Sorry OP, I think it's just massively crossed wires which is unfortunate. But ultimately, in answer to your question, yes YABU.

angelikacpickles · 24/03/2018 23:56

Why did you leave? If your DD was asleep then you had to wait for her wake up anyway? Surely you could have waited until she woke and then gone in to find them?

Bundlesmads · 25/03/2018 09:17

I don’t understand why you didn’t wake DD up. Surely even if they’d been waiting in the entrance hall you would have had to wake her up and she would still have been grumpy and tired regardless.

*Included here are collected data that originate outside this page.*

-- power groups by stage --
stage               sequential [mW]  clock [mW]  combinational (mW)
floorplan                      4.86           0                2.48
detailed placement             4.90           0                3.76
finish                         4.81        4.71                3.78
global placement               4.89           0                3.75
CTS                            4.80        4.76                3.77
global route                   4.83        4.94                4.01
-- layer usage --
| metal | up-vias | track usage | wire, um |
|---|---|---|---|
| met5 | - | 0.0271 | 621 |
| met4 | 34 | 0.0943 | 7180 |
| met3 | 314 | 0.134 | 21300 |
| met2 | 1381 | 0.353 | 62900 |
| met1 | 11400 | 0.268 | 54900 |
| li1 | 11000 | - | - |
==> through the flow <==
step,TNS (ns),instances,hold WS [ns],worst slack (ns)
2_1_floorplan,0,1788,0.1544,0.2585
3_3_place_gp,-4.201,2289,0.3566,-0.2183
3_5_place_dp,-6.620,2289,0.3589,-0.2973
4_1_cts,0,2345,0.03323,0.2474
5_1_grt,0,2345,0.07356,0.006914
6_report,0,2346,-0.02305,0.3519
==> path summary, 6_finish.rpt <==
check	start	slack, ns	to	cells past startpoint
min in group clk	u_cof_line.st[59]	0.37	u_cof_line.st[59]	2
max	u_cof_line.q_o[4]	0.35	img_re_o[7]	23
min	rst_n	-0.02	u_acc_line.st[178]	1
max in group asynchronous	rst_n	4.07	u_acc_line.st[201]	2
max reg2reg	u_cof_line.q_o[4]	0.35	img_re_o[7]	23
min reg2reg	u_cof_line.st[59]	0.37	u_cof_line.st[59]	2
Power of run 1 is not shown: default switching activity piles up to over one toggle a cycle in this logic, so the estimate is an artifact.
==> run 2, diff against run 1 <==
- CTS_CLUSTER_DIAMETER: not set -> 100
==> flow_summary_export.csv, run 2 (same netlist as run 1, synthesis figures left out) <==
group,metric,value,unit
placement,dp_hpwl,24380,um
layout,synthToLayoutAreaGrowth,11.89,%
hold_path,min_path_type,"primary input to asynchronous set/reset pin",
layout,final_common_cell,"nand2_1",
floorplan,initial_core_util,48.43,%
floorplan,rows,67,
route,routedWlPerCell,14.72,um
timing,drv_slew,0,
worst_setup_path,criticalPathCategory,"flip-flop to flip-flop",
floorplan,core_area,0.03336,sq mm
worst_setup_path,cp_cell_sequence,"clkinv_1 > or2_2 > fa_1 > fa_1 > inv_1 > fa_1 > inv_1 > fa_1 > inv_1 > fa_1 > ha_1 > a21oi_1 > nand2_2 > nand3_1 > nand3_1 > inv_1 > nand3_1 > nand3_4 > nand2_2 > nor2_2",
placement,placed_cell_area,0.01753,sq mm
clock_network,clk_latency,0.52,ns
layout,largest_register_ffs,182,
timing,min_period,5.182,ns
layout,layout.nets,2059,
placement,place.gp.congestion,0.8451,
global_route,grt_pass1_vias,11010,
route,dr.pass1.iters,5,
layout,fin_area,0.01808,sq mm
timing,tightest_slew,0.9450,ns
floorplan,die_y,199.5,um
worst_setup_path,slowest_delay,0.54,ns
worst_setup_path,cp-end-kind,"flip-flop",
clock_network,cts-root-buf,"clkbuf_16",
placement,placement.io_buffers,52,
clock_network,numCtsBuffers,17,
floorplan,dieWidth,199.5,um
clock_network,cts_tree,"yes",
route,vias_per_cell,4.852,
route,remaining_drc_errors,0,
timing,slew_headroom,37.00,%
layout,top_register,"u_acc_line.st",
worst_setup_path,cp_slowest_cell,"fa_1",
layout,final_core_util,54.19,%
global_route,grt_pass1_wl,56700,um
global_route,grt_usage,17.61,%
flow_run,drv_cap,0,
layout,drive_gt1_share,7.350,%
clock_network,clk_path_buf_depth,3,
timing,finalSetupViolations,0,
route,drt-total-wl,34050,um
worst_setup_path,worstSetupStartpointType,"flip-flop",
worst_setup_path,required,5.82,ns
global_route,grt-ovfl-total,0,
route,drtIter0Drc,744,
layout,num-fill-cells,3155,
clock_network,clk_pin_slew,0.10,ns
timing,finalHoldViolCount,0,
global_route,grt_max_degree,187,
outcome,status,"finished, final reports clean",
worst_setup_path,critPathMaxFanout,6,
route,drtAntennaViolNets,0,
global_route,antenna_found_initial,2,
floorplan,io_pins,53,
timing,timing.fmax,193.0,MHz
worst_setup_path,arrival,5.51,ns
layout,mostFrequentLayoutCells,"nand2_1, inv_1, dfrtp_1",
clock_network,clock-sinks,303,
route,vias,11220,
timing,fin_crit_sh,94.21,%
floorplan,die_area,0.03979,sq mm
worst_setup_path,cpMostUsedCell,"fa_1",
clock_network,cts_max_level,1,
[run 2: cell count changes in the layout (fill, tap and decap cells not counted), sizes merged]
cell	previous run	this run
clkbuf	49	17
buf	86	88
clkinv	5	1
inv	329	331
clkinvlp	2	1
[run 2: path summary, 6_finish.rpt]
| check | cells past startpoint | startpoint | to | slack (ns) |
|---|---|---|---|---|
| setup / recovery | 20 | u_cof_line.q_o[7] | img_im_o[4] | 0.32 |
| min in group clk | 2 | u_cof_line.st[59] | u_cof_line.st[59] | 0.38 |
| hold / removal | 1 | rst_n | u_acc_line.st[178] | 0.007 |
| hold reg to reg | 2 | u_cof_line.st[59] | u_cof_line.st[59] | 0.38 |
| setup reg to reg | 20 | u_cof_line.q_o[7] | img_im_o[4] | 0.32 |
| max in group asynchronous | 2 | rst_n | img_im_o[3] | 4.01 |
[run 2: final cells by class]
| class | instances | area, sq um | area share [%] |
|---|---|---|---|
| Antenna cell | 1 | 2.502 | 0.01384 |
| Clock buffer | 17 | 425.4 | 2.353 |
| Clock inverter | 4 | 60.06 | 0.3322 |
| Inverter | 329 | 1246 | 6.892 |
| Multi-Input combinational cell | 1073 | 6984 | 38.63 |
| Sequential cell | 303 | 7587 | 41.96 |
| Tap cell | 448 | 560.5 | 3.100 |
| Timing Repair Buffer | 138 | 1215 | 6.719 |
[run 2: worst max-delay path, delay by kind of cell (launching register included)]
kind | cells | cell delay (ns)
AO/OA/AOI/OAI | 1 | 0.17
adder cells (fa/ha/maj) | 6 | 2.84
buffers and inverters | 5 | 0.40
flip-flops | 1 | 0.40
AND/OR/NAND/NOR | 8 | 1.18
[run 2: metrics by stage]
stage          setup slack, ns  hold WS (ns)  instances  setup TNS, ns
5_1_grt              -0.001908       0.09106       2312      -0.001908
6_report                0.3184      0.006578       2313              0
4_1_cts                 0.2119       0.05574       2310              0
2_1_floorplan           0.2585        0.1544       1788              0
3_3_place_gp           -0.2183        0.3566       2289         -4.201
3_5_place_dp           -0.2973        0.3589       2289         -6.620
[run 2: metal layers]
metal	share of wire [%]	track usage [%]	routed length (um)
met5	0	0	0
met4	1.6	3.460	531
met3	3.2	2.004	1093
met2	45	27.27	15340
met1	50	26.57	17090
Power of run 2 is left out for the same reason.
==> config.mk <==
export PLATFORM = sky130hd
export DESIGN_NAME = hlo_tx_overlay
export DESIGN_NICKNAME = d
export VERILOG_FILES = /design/src/rtl/hlo_pkg.sv /design/src/rtl/hlo_window_check.sv /design/src/rtl/hlo_overlay_build.sv /design/src/rtl/hlo_out_stage.sv /design/src/rtl/hlo_tx_overlay.sv
export SDC_FILE = /design/constraint.sdc
export NUM_CORES = 1
export LEC_CHECK = 0
export BUFFER_PORTS_ARGS = -buffer_cell sky130_fd_sc_hd__buf_2
export CORE_UTILIZATION = 30
export DETAILED_ROUTE_END_ITERATION = 10
export GPL_TIMING_DRIVEN = 0
export PLACE_DENSITY = 0.62
export SLEW_MARGIN = 25
export SYNTH_ARGS = -nofsm -noshare
export SYNTH_HDL_FRONTEND = slang
export SYNTH_HIERARCHICAL = 1
export SYNTH_SLANG_ARGS = --single-unit
==> constraint.sdc <==
create_clock -name clk -period 2.9 [get_ports clk]
set_input_delay 0.58 -clock clk [delete_from_list [all_inputs] [get_ports clk]]
set_output_delay 0.58 -clock clk [all_outputs]
set_load 0.03 [all_outputs]
==> src/rtl/hlo_pkg.sv <==
package hlo_pkg;

    localparam int ADDR_W     = 32;
    localparam int PRIV_W     = 4;
    localparam int WIN_W      = 28;
    localparam int TAG_W      = ADDR_W - WIN_W;
    localparam int SEL_W      = 4;
    localparam int CFG_W      = 3 * SEL_W;
    localparam int FIELD_BASE = 16;
    localparam int KEEP_BASE  = 17;
    localparam logic [TAG_W-1:0] WIN_TAG = TAG_W'(4);

    typedef struct packed {
        logic [SEL_W-1:0] keep_sel;
        logic [SEL_W-1:0] sec_pos;
        logic [SEL_W-1:0] priv_pos;
    } ovl_cfg_t;

    typedef struct packed {
        logic [ADDR_W-1:0] addr;
        logic [PRIV_W-1:0] priv;
        logic              secure;
    } tx_req_t;

    typedef enum logic [1:0] {
        RES_NONE = 2'd0,
        RES_WORD = 2'd1,
        RES_ERR  = 2'd2
    } res_kind_e;

    function automatic logic bit_kept(input int b, input logic [SEL_W-1:0] k);
        return b < (int'(k) + KEEP_BASE);
    endfunction

    function automatic logic priv_covers(input int b, input logic [SEL_W-1:0] p);
        int lo;
        lo = int'(p) + FIELD_BASE;
        return (p != '0) && (b >= lo) && (b < lo + PRIV_W);
    endfunction

    function automatic logic sec_covers(input int b, input logic [SEL_W-1:0] s);
        return (s != '0) && (b == int'(s) + FIELD_BASE);
    endfunction

    function automatic logic priv_pick(input int b, input logic [SEL_W-1:0] p,
                                       input logic [PRIV_W-1:0] priv);
        logic [PRIV_W-1:0] sh;
        sh = priv >> (b - (int'(p) + FIELD_BASE));
        return sh[0];
    endfunction

endpackage

==> src/rtl/hlo_window_check.sv <==
module hlo_window_check #(
    parameter int ADDR_W = 32,
    parameter int WIN_W  = 28,
    parameter logic [ADDR_W-WIN_W-1:0] TAG = '0
) (
    input  logic [ADDR_W-1:0] addr,
    output logic              in_win
);
    localparam int TAG_W = ADDR_W - WIN_W;
    logic [TAG_W-1:0] upper;
    assign upper  = addr[ADDR_W-1:WIN_W];
    assign in_win = (upper == TAG);
endmodule

==> src/rtl/hlo_overlay_build.sv <==
module hlo_overlay_build
    import hlo_pkg::*;
(
    input  tx_req_t           req,
    input  ovl_cfg_t          cfg,
    output logic [ADDR_W-1:0] word
);
    for (genvar b = 0; b < ADDR_W; b++) begin : g_bit
        logic from_sec, from_priv, from_addr;
        assign from_sec  = sec_covers(b, cfg.sec_pos);
        assign from_priv = priv_covers(b, cfg.priv_pos);
        assign from_addr = bit_kept(b, cfg.keep_sel);
        assign word[b] = from_sec  ? req.secure :
                         from_priv ? priv_pick(b, cfg.priv_pos, req.priv) :
                         from_addr ? req.addr[b] : 1'b0;
    end
endmodule

==> src/rtl/hlo_out_stage.sv <==
module hlo_out_stage #(
    parameter int W = 32
) (
    input  logic         clk,
    input  logic         rst,
    input  logic         take_word,
    input  logic         take_err,
    input  logic [W-1:0] word_in,
    output logic         in_ready,
    output logic         out_valid,
    input  logic         out_ready,
    output logic [W-1:0] out_word,
    output logic         err_valid
);
    assign in_ready = !out_valid || out_ready;

    always_ff @(posedge clk) begin
        if (rst) begin
            out_valid <= 1'b0;
            out_word  <= '0;
            err_valid <= 1'b0;
        end else begin
            err_valid <= take_err;
            if (take_word) begin
                out_valid <= 1'b1;
                out_word  <= word_in;
            end else if (out_ready) begin
                out_valid <= 1'b0;
            end
        end
    end
endmodule

==> src/rtl/hlo_tx_overlay.sv <==
module hlo_tx_overlay
    import hlo_pkg::*;
(
    input  logic              clk,
    input  logic              rst,
    input  logic              in_valid,
    output logic              in_ready,
    input  logic [ADDR_W-1:0] in_addr,
    input  logic [PRIV_W-1:0] in_priv,
    input  logic              in_secure,
    input  logic [CFG_W-1:0]  cfg_overlay,
    output logic              out_valid,
    input  logic              out_ready,
    output logic [ADDR_W-1:0] out_word,
    output logic              err_valid
);
    tx_req_t           req;
    ovl_cfg_t          cfg;
    logic              in_win;
    logic [ADDR_W-1:0] built;
    res_kind_e         kind;

    assign req = '{addr: in_addr, priv: in_priv, secure: in_secure};
    assign cfg = ovl_cfg_t'(cfg_overlay);

    hlo_window_check #(.ADDR_W(ADDR_W), .WIN_W(WIN_W), .TAG(WIN_TAG)) u_win (
        .addr   (in_addr),
        .in_win (in_win)
    );

    hlo_overlay_build u_build (
        .req  (req),
        .cfg  (cfg),
        .word (built)
    );

    always_comb begin
        kind = RES_NONE;
        if (in_valid && in_ready) kind = in_win ? RES_WORD : RES_ERR;
    end

    hlo_out_stage #(.W(ADDR_W)) u_out (
        .clk       (clk),
        .rst       (rst),
        .take_word (kind == RES_WORD),
        .take_err  (kind == RES_ERR),
        .word_in   (built),
        .in_ready  (in_ready),
        .out_valid (out_valid),
        .out_ready (out_ready),
        .out_word  (out_word),
        .err_valid (err_valid)
    );
endmodule

# == Word level (Yosys, flattened, before mapping) ==
# Index checks and enable logic that the tools add are counted.
# W data, S select, Z words.
# totals
register_bits,34
input_bits,53
out_inout_bits,35
wordCells,404
# classes
add_sub_neg,36
n_lt_le_gt_ge,96
eq_ne,34
shift,32
mux,100
reduce_logical,103
# ops
cell,count
$lt A6 B32 Y1 const A,32
$shr A4 B32 Y1,32
$eq A6 B32 Y1 const A,16
$ge A6 B32 Y1 const A,16
$lt A5 B32 Y1 const A,16
$sub A6 B32 Y32 const A,16
$eq A5 B32 Y1 const A,8
$ge A5 B32 Y1 const A,8
$lt A4 B32 Y1 const A,8
$sub A5 B32 Y32 const A,8
$eq A4 B32 Y1 const A,4
$ge A4 B32 Y1 const A,4
$lt A3 B32 Y1 const A,4
$sub A4 B32 Y32 const A,4
$mux W1,98
$logic_and A1 B1 Y1,97
$eq A3 B32 Y1 const A,2
$ge A3 B32 Y1 const A,2
$lt A1 B32 Y1 const A,2
$lt A2 B32 Y1 const A,2
$sub A3 B32 Y32 const A,2
$add A32 B4 Y32 const B,1
$eq A2 B32 Y1 const A,1
$ge A1 B32 Y1 const A,1
other kinds (13),17

# == Logic depth before layout (Yosys ltp) ==
# logic_depth
depth_word,6
mapped_depth,15
mapped_depth_nobuf,14

# == By module ==
# Netlist, hierarchy kept.
# modules_own_cells
mod,instances,cells_each,area_per_inst_um2,seq_area_each_um2
hlo_overlay_build,1,307,2054.5,0.0
hlo_out_stage,1,110,1231.2,680.7
hlo_tx_overlay,1,2,16.3,0.0
hlo_window_check,1,1,15.0,0.0

# == Worst setup path before layout ==
# No wires, ideal clock.
# synth_timing
path_kind,input-to-reg
start,in cfg_overlay[2]
end,reg u_out.out_word[26]
setup_ns,0.128
arrival_time_ns,2.867
t_required_ns,2.772
slack_ns,-0.095
stages,15
path_cell_list,clkbuf_1 inv_1 ha_1 nor2b_1 nor2_1 ha_1 inv_1 ha_1 xnor2_1 a21oi_1 nor3_1 nor3_1 a221o_1 mux2i_1 nor2_1
# synth_between
elab_chain_len,6
word_cells_on_any_way,11
cone_classes,3 x add/sub; 2 x order compare; 1 x shift; 2 x mux; 3 x reduce/logical
# synth_rtl
element,line_no,source
start: declaration,hlo_tx_overlay.sv:11,"input logic [CFG_W-1:0] cfg_overlay,"
$add A4 B5 Y6,"hlo_pkg.sv:37, hlo_pkg.sv:48",
$add A32 B4 Y32 or $ge A6 B32 Y1 (tied branches),hlo_pkg.sv:38,return (p != '0) && (b >= lo) && (b < lo + PRIV_W);
$lt A6 B32 Y1 or $logic_and A1 B1 Y1 (tied branches),hlo_pkg.sv:38,
$logic_and A1 B1 Y1,hlo_pkg.sv:38,
$mux W1 *,hlo_overlay_build.sv:14,"from_priv ? priv_pick(b, cfg.priv_pos, req.priv) :"
$mux W1 *,hlo_overlay_build.sv:13,assign word[b] = from_sec ? req.secure :
named net built[26],hlo_tx_overlay.sv:20,logic [ADDR_W-1:0] built;
end signal: assignment,hlo_out_stage.sv:26,out_word <= word_in;
end: declaration,hlo_out_stage.sv:12,"output logic [W-1:0] out_word,"
# The timed path passes the listed nets; every way through them passes the cells marked *.
# A chain may end at the register's enable or synchronous reset.

# == Worst setup path in the final report ==
# Ends and elaborated chain as after synthesis.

busybuildingdens · 25/03/2018 09:44

I’ve felt like this before with my baby mum friends, but now my DD is at school, I look back and realise they never did anything wrong. It’s hard when you have young children and rely on your friends for company (nothing wrong with that BTW!) and it feels like they don’t put you first, but in reality, I’ve done similar things to them without thinking at the time. I think it’s a mixture of being tired, lonely, and wanting your DC to have some friends. It sounds as though it was a case of mixed wires. Try not to take it personally, and write off the £10 wasted. Also, I’m now at the stage where I would much rather spend time on my own at soft play with my DC than meeting other mums.

FlouncyDoves · 25/03/2018 09:57

YABU. They were playing with children/chatting to each other. Their phones might have been on silent, in a bag or otherwise not heard.

You should’ve just gone in like an adult and walked around and found them.